I went through all of the recommended tests for serial loss short of genetic testing with nothing to show for it but medical bills.  No answers and no rainbow baby.  I have stopped trying.  I have prayed about it and felt it's okay to stop trying.  I can cherish the two live children I have and be thankful for them.  I can also look forward to the resurrection to hold all of them, including those I never 



Kell Antibody:   

I said this serial miscarrying makes me almost as high risk as is possible.  There was something I discovered during the pregnancy with Alamanda that I had never heard of before.  My husband is homozygous for something called Kell antigen.  During my second pregnancy, I became sensitized to it and had a Kell antibody waiting for Alamanda as she grew inside of me.  

When I started researching Kell, I couldn't find much in the way of useful information, only support boards full of traumas and horror stories or doctors' words that didn't make sense to me.  I did see a study that followed six women with Kell who got pregnant with six babies, and all six babies died before the advent of high-tech modern ultrasounds.  For those who haven't heard of it--and there were many when I dealt with it, including nurses--it's a lot like RH factor where the mom's immune system sees the baby as the enemy, as a disease.  The mom's body attacks the baby, leaving the baby anemic.  If the situation is not caught, the baby could end up dead.  And the truly scary thing about this is that one day, the baby could be fine.  Two days later, the baby could die of anemia.  
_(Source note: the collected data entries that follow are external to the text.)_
## config.mk

```make
export PLATFORM = sky130hd
export DESIGN_NAME = weight_mem_loader_flat
export DESIGN_NICKNAME = d
export VERILOG_FILES = /design/src/rtl/weight_mem_loader_pkg.sv /design/src/rtl/weight_mem_loader_if.sv /design/src/rtl/weight_mem_loader_id_match.sv /design/src/rtl/weight_mem_loader.sv /design/src/flat_wrapper.sv
export SDC_FILE = /design/constraint.sdc
export NUM_CORES = 1
export LEC_CHECK = 0
export CORE_MARGIN = 3
export CORE_UTILIZATION = 37
export DETAILED_ROUTE_END_ITERATION = 10
export PLACE_DENSITY = 0.81
export SYNTH_ARGS = -nofsm -noshare
export SYNTH_HDL_FRONTEND = slang
export SYNTH_SLANG_ARGS = --single-unit
```

## constraint.sdc

```tcl
create_clock -name clk -period 2.8 [get_ports clk]
set_input_delay 0.56 -clock clk [delete_from_list [all_inputs] [get_ports clk]]
set_output_delay 0.56 -clock clk [all_outputs]
set_load 0.01 [all_outputs]
```

## src/rtl/weight_mem_loader_pkg.sv

```systemverilog
// Shared definitions for the weight/bias loaders: FSM encoding and config-bus width.
// Imported by the loader top, its ID comparator and the loader interface.
package weight_mem_loader_pkg;

    localparam int CFG_W = 32;

    typedef enum logic [1:0] {
        IDLE = 2'd0,
        LOAD = 2'd1,
        DONE = 2'd2
    } load_state_t;

endpackage

```

## src/rtl/weight_mem_loader_if.sv

```systemverilog
// Config-bus word stream in, BRAM write port and status out, as seen by one loader.
// The slave side is the loader; the master side is whoever sources the weights.
interface weight_mem_loader_if
    import weight_mem_loader_pkg::*;
#(
    parameter int addressWidth = 10,
    parameter int dataWidth    = 16
);
    logic                    weightValid;
    logic [CFG_W-1:0]        weightValue;
    logic [CFG_W-1:0]        config_layer_num;
    logic [CFG_W-1:0]        config_neuron_num;
    logic                    clear;
    logic                    wen;
    logic [addressWidth:0]   waddr;
    logic [dataWidth-1:0]    win;
    logic                    load_done;
    logic                    overflow;

    modport master (
        output weightValid, weightValue, config_layer_num, config_neuron_num, clear,
        input  wen, waddr, win, load_done, overflow
    );

    modport slave (
        input  weightValid, weightValue, config_layer_num, config_neuron_num, clear,
        output wen, waddr, win, load_done, overflow
    );

endinterface

```

## src/rtl/weight_mem_loader_id_match.sv

```systemverilog
// Combinational layer/neuron filter: hit when a valid word targets this neuron.
// Zero latency, no state; shared with the bias loader.
module weight_id_match
    import weight_mem_loader_pkg::*;
#(
    parameter int layerNo  = 1,
    parameter int neuronNo = 36
) (
    input  logic             valid_i,
    input  logic [CFG_W-1:0] layer_i,
    input  logic [CFG_W-1:0] neuron_i,
    output logic             hit_o
);

    assign hit_o = valid_i
                && (layer_i  == CFG_W'(layerNo))
                && (neuron_i == CFG_W'(neuronNo));

endmodule

```

## src/rtl/weight_mem_loader.sv

```systemverilog
// Filters config-bus weight words by ID and writes them to one neuron's BRAM at auto-incrementing addresses.
// Write issued one cycle after the hit; no backpressure, sustains one write per cycle.
module weight_mem_loader
    import weight_mem_loader_pkg::*;
#(
    parameter int layerNo      = 1,
    parameter int neuronNo     = 36,
    parameter int numWeight    = 784,
    parameter int addressWidth = 10,
    parameter int dataWidth    = 16
) (
    input logic               clk,
    input logic               rst_n,
    weight_mem_loader_if.slave bus
);

    localparam int CNT_W = addressWidth + 1;
    localparam logic [CNT_W-1:0] LAST_IDX = CNT_W'(numWeight - 1);

    logic hit;

    load_state_t          state_q, state_d;
    logic [CNT_W-1:0]     wcnt_q, wcnt_d;
    logic                 wen_q, wen_d;
    logic [CNT_W-1:0]     waddr_q, waddr_d;
    logic [dataWidth-1:0] win_q, win_d;
    logic                 ovf_q, ovf_d;

    weight_id_match #(
        .layerNo  (layerNo),
        .neuronNo (neuronNo)
    ) u_id_match (
        .valid_i  (bus.weightValid),
        .layer_i  (bus.config_layer_num),
        .neuron_i (bus.config_neuron_num),
        .hit_o    (hit)
    );

    always_ff @(posedge clk or negedge rst_n) begin
        if (!rst_n) begin
            state_q <= IDLE;
            wcnt_q  <= '0;
            wen_q   <= 1'b0;
            waddr_q <= '0;
            win_q   <= '0;
            ovf_q   <= 1'b0;
        end else begin
            state_q <= state_d;
            wcnt_q  <= wcnt_d;
            wen_q   <= wen_d;
            waddr_q <= waddr_d;
            win_q   <= win_d;
            ovf_q   <= ovf_d;
        end
    end

    always_comb begin
        state_d = state_q;
        wcnt_d  = wcnt_q;
        wen_d   = 1'b0;
        waddr_d = waddr_q;
        win_d   = win_q;
        ovf_d   = ovf_q;

        // clear outranks a coincident hit, so that word is dropped
        if (bus.clear) begin
            state_d = IDLE;
            wcnt_d  = '0;
            ovf_d   = 1'b0;
        end else begin
            unique case (state_q)
                IDLE: begin
                    if (hit) begin
                        wen_d   = 1'b1;
                        waddr_d = '0;
                        win_d   = bus.weightValue[dataWidth-1:0];
                        if (numWeight == 1) begin
                            state_d = DONE;
                            wcnt_d  = '0;
                        end else begin
                            state_d = LOAD;
                            wcnt_d  = CNT_W'(1);
                        end
                    end
                end
                LOAD: begin
                    if (hit) begin
                        wen_d   = 1'b1;
                        waddr_d = wcnt_q;
                        win_d   = bus.weightValue[dataWidth-1:0];
                        if (wcnt_q == LAST_IDX) begin
                            state_d = DONE;
                            wcnt_d  = '0;
                        end else begin
                            wcnt_d  = wcnt_q + CNT_W'(1);
                        end
                    end
                end
                DONE: begin
                    if (hit) begin
                        ovf_d = 1'b1;
                    end
                end
                default: begin
                    state_d = IDLE;
                    wcnt_d  = '0;
                end
            endcase
        end
    end

    assign bus.wen       = wen_q;
    assign bus.waddr     = waddr_q;
    assign bus.win       = win_q;
    assign bus.load_done = (state_q == DONE);
    assign bus.overflow  = ovf_q;

endmodule

```

## src/flat_wrapper.sv

```systemverilog
// flat-port wrapper written by rule: the top's interface ports become plain ports
module weight_mem_loader_flat import weight_mem_loader_pkg::*;
#(
    parameter int layerNo      = 1,
    parameter int neuronNo     = 36,
    parameter int numWeight    = 784,
    parameter int addressWidth = 10,
    parameter int dataWidth    = 16
)
  (clk, rst_n, bus_weightValid, bus_weightValue, bus_config_layer_num, bus_config_neuron_num, bus_clear, bus_wen, bus_waddr, bus_win, bus_load_done, bus_overflow);
  weight_mem_loader_if #(.addressWidth(addressWidth), .dataWidth(dataWidth)) bus_i ();
  input logic clk;
  input logic rst_n;
  input wire logic [$bits(bus_i.weightValid)-1:0] bus_weightValid;
  input wire logic [$bits(bus_i.weightValue)-1:0] bus_weightValue;
  input wire logic [$bits(bus_i.config_layer_num)-1:0] bus_config_layer_num;
  input wire logic [$bits(bus_i.config_neuron_num)-1:0] bus_config_neuron_num;
  input wire logic [$bits(bus_i.clear)-1:0] bus_clear;
  output wire logic [$bits(bus_i.wen)-1:0] bus_wen;
  output wire logic [$bits(bus_i.waddr)-1:0] bus_waddr;
  output wire logic [$bits(bus_i.win)-1:0] bus_win;
  output wire logic [$bits(bus_i.load_done)-1:0] bus_load_done;
  output wire logic [$bits(bus_i.overflow)-1:0] bus_overflow;
  assign bus_i.weightValid = bus_weightValid;
  assign bus_i.weightValue = bus_weightValue;
  assign bus_i.config_layer_num = bus_config_layer_num;
  assign bus_i.config_neuron_num = bus_config_neuron_num;
  assign bus_i.clear = bus_clear;
  assign bus_wen = bus_i.wen;
  assign bus_waddr = bus_i.waddr;
  assign bus_win = bus_i.win;
  assign bus_load_done = bus_i.load_done;
  assign bus_overflow = bus_i.overflow;
  weight_mem_loader #(.layerNo(layerNo), .neuronNo(neuronNo), .numWeight(numWeight), .addressWidth(addressWidth), .dataWidth(dataWidth)) u_core (.clk(clk), .rst_n(rst_n), .bus(bus_i));
endmodule
```

==> results of run 1 <==
## routing by layer
metal	vias to the layer above	wire length, um	share of wire, %
met3	8	227	4.1
met5	-	0	0
li1	943	-	-
met4	0	47	0.85
met1	895	2140	39
met2	40	3100	56
## stage by stage
step	total power, mW	setup slack (ns)	cells	hold WS, ns
CTS	1.23	0.337	380	0.424
finish	1.21	0.360	380	0.397
floorplan	0.631	0.475	190	0.264
global placement	0.762	0.0644	372	0.462
global route	1.27	0.209	380	0.463
detailed placement	0.765	0.0282	372	0.469
## power by group
part,internal [mW],switching (mW)
Combinational,0.109,0.0378
Clock,0.267,0.195
Sequential,0.606,0.0000000000000000189
## cells in the final DEF (no fill, tap or decap), types with 4 or more instances in the layout
cell | netlist | layout
nor2_1 | 6 | 6
nor3_1 | 6 | 6
o22a_1 | 6 | 6
buf_4 | 0 | 5
clkbuf_8 | 0 | 5
clkdlybuf4s50_1 | 0 | 112
o31ai_1 | 5 | 5
nand3_1 | 7 | 7
inv_1 | 4 | 4
nand2_1 | 26 | 26
dfrtp_1 | 42 | 42
o21ai_0 | 19 | 19
mux2_1 | 8 | 8
nor4_1 | 11 | 11
mux2_2 | 8 | 8
## cells by family after synthesis
kind of cell	Yosys count	synth area share, %
fa+ha+maj	1	0.611
simple gates	82	24.8
buf+inv	11	2.57
flops	42	51.3
compound gates	38	11.9
mux	16	8.80
## registers in the layout, indices dropped and copies added (netlist names)
register,cells
u_core.bus.overflow,1
u_core.bus.waddr,11
u_core.bus.wen,1
u_core.bus.win,16
u_core.state_q,2
u_core.wcnt_q,11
There are preventative shots to be taken for RH.  No such luck for Kell.  All that can be done, or all that could have been done six years ago, was careful monitoring via elaborate ultrasounds, several per visit, to make sure the blood flows freely through the baby's brain.  The good news is Kell does not impact the baby until after about the sixteenth or seventeenth week.  Now, this is information that I was told three years ago when I was looking at it as a possible cause for my serial miscarriages.  I was told it could not be the cause because the losses were too early.  

Another bit of good news about this is that only 8% of the human population has Kell, and of those, all but 2% are heterozygous, meaning every pregnancy has only a 50% chance of being affected by the Kell antibody.  Here was the nasty part for us: we won the genetic lottery.  We were of the 2% who were homozygous.  We should have had all sorts of problems with anemic babies after the first.  My second child should have been affected by Kell since I should have been sensitized with the first pregnancy, but she wasn't.  Kell wasn't even in our sites until baby three.  The bad news is the only two options for a baby made anemic by Kell are both dangerous: transfusion or induction.  Induction isn't so bad if the baby is fairly far along but very high risk for an early baby.  
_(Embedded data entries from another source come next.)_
## src/rtl/shreg_seq_ctrl.sv

```systemverilog
// Command sequencer for an 8-bit universal shift register: drives mode, parallel data and
// serial fill pins for a load/shift/rotate command, then pulses done.
module shreg_seq_ctrl #(
   parameter int unsigned WIDTH = 8,
   parameter int unsigned CNT_W = 3
) (
   input  logic             clock,
   input  logic             reset,
   input  logic             cmd_valid,
   output logic             cmd_ready,
   input  logic [2:0]       cmd_op,
   input  logic [CNT_W-1:0] cmd_amt,
   input  logic [WIDTH-1:0] cmd_data,
   input  logic             cmd_fill,
   output logic             busy,
   output logic             done,
   output logic             cmd_err,
   output logic             a0,
   output logic             a1,
   output logic [WIDTH-1:0] d,
   output logic             dl,
   output logic             dr,
   input  logic [WIDTH-1:0] q
);

   localparam logic [2:0] OpLoad = 3'd0;
   localparam logic [2:0] OpShl  = 3'd1;
   localparam logic [2:0] OpShr  = 3'd2;
   localparam logic [2:0] OpRol  = 3'd3;
   localparam logic [2:0] OpRor  = 3'd4;
   localparam logic [2:0] OpAsr  = 3'd5;

   typedef enum logic [1:0] {StIdle, StLoad, StShift, StDone} state_e;

   state_e             state_q, state_d;
   logic [2:0]         op_q, op_d;
   logic [CNT_W-1:0]   cnt_q, cnt_d;
   logic [WIDTH-1:0]   data_q, data_d;
   logic               fill_q, fill_d;
   logic               err_q, err_d;

   always_ff @(posedge clock) begin
      if (reset) begin
         state_q <= StIdle;
         op_q    <= OpLoad;
         cnt_q   <= '0;
         data_q  <= '0;
         fill_q  <= 1'b0;
         err_q   <= 1'b0;
      end else begin
         state_q <= state_d;
         op_q    <= op_d;
         cnt_q   <= cnt_d;
         data_q  <= data_d;
         fill_q  <= fill_d;
         err_q   <= err_d;
      end
   end

   always_comb begin
      state_d = state_q;
      op_d    = op_q;
      cnt_d   = cnt_q;
      data_d  = data_q;
      fill_d  = fill_q;
      err_d   = err_q;
      unique case (state_q)
         StIdle: begin
            if (cmd_valid) begin
               op_d   = cmd_op;
               data_d = cmd_data;
               fill_d = cmd_fill;
               err_d  = 1'b0;
               cnt_d  = '0;
               if (cmd_op == OpLoad) begin
                  state_d = StLoad;
               end else if (cmd_op > OpAsr) begin
                  err_d   = 1'b1;
                  state_d = StDone;
               end else if (cmd_amt == '0) begin
                  state_d = StDone;
               end else begin
                  cnt_d   = cmd_amt;
                  state_d = StShift;
               end
            end
         end
         StLoad: state_d = StDone;
         StShift: begin
            cnt_d = cnt_q - CNT_W'(1);
            if (cnt_q == CNT_W'(1)) state_d = StDone;
         end
         StDone: state_d = StIdle;
         default: state_d = StIdle;
      endcase
   end

   // Control outputs decode from registered state only.
   always_comb begin
      a0        = 1'b0;
      a1        = 1'b0;
      busy      = 1'b1;
      cmd_ready = 1'b0;
      done      = 1'b0;
      cmd_err   = 1'b0;
      unique case (state_q)
         StIdle: begin
            busy      = 1'b0;
            cmd_ready = 1'b1;
         end
         StLoad: begin
            a0 = 1'b1;
            a1 = 1'b1;
         end
         StShift: begin
            if (op_q == OpShl || op_q == OpRol) a1 = 1'b1;
            else                                a0 = 1'b1;
         end
         StDone: begin
            done    = 1'b1;
            cmd_err = err_q;
         end
         default: ;
      endcase
   end

   // Serial fill follows the live register output so rotates and ASR see each new value.
   always_comb begin
      dl = 1'b0;
      dr = 1'b0;
      case (op_q)
         OpShl:   dl = fill_q;
         OpRol:   dl = q[WIDTH-1];
         OpShr:   dr = fill_q;
         OpRor:   dr = q[0];
         OpAsr:   dr = q[WIDTH-1];
         default: ;
      endcase
   end

   assign d = data_q;

endmodule

```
                                                 (Painting: "Security" by David Bowman)

Hope: 

And here's the hope for mommies and daddies struggling with Kell: it didn't affect Alamanda's pregnancy at all.  I was there at the specialist's office every week and a half from week 18.  Each visit, we expected problems.  I worried nonstop about stillbirth.  But Alamanda was protected.  Even the specialist turned to me, mystified, and asked how is this baby not affected?  I can only say she was preserved.  She was induced to spare her more danger, tiny but perfect at 37 weeks.  We lost her four months later in an accident.  But those four months were a true blessing, and I'm thankful for them.  

Like I said, this information may be dated.  It is not intended to replace a doctor's advice or words.  I just thought I'd throw this out there into cyberspace for those who struggle with serial miscarriages and Kell.  You are not alone and there is hope.  The most important hope and protection for those struggling with the Kell antibody, other than a doctor's help, is faith.  I pray for those facing issues of either Kell or serial miscarriage.  But one has to understand faith and prayer in God don't always work like we'd like them to work.  I've been praying to have a live baby for years and have finally had to find peace and gratitude for the family I have.  Sometimes, we have to submit to the Lord's plan for us.  It's called "but if not" faith.  I would love to have a baby, but if not, I will still believe and obey.  And it can be hard.  Feel free to contact me if you'd like a listening ear.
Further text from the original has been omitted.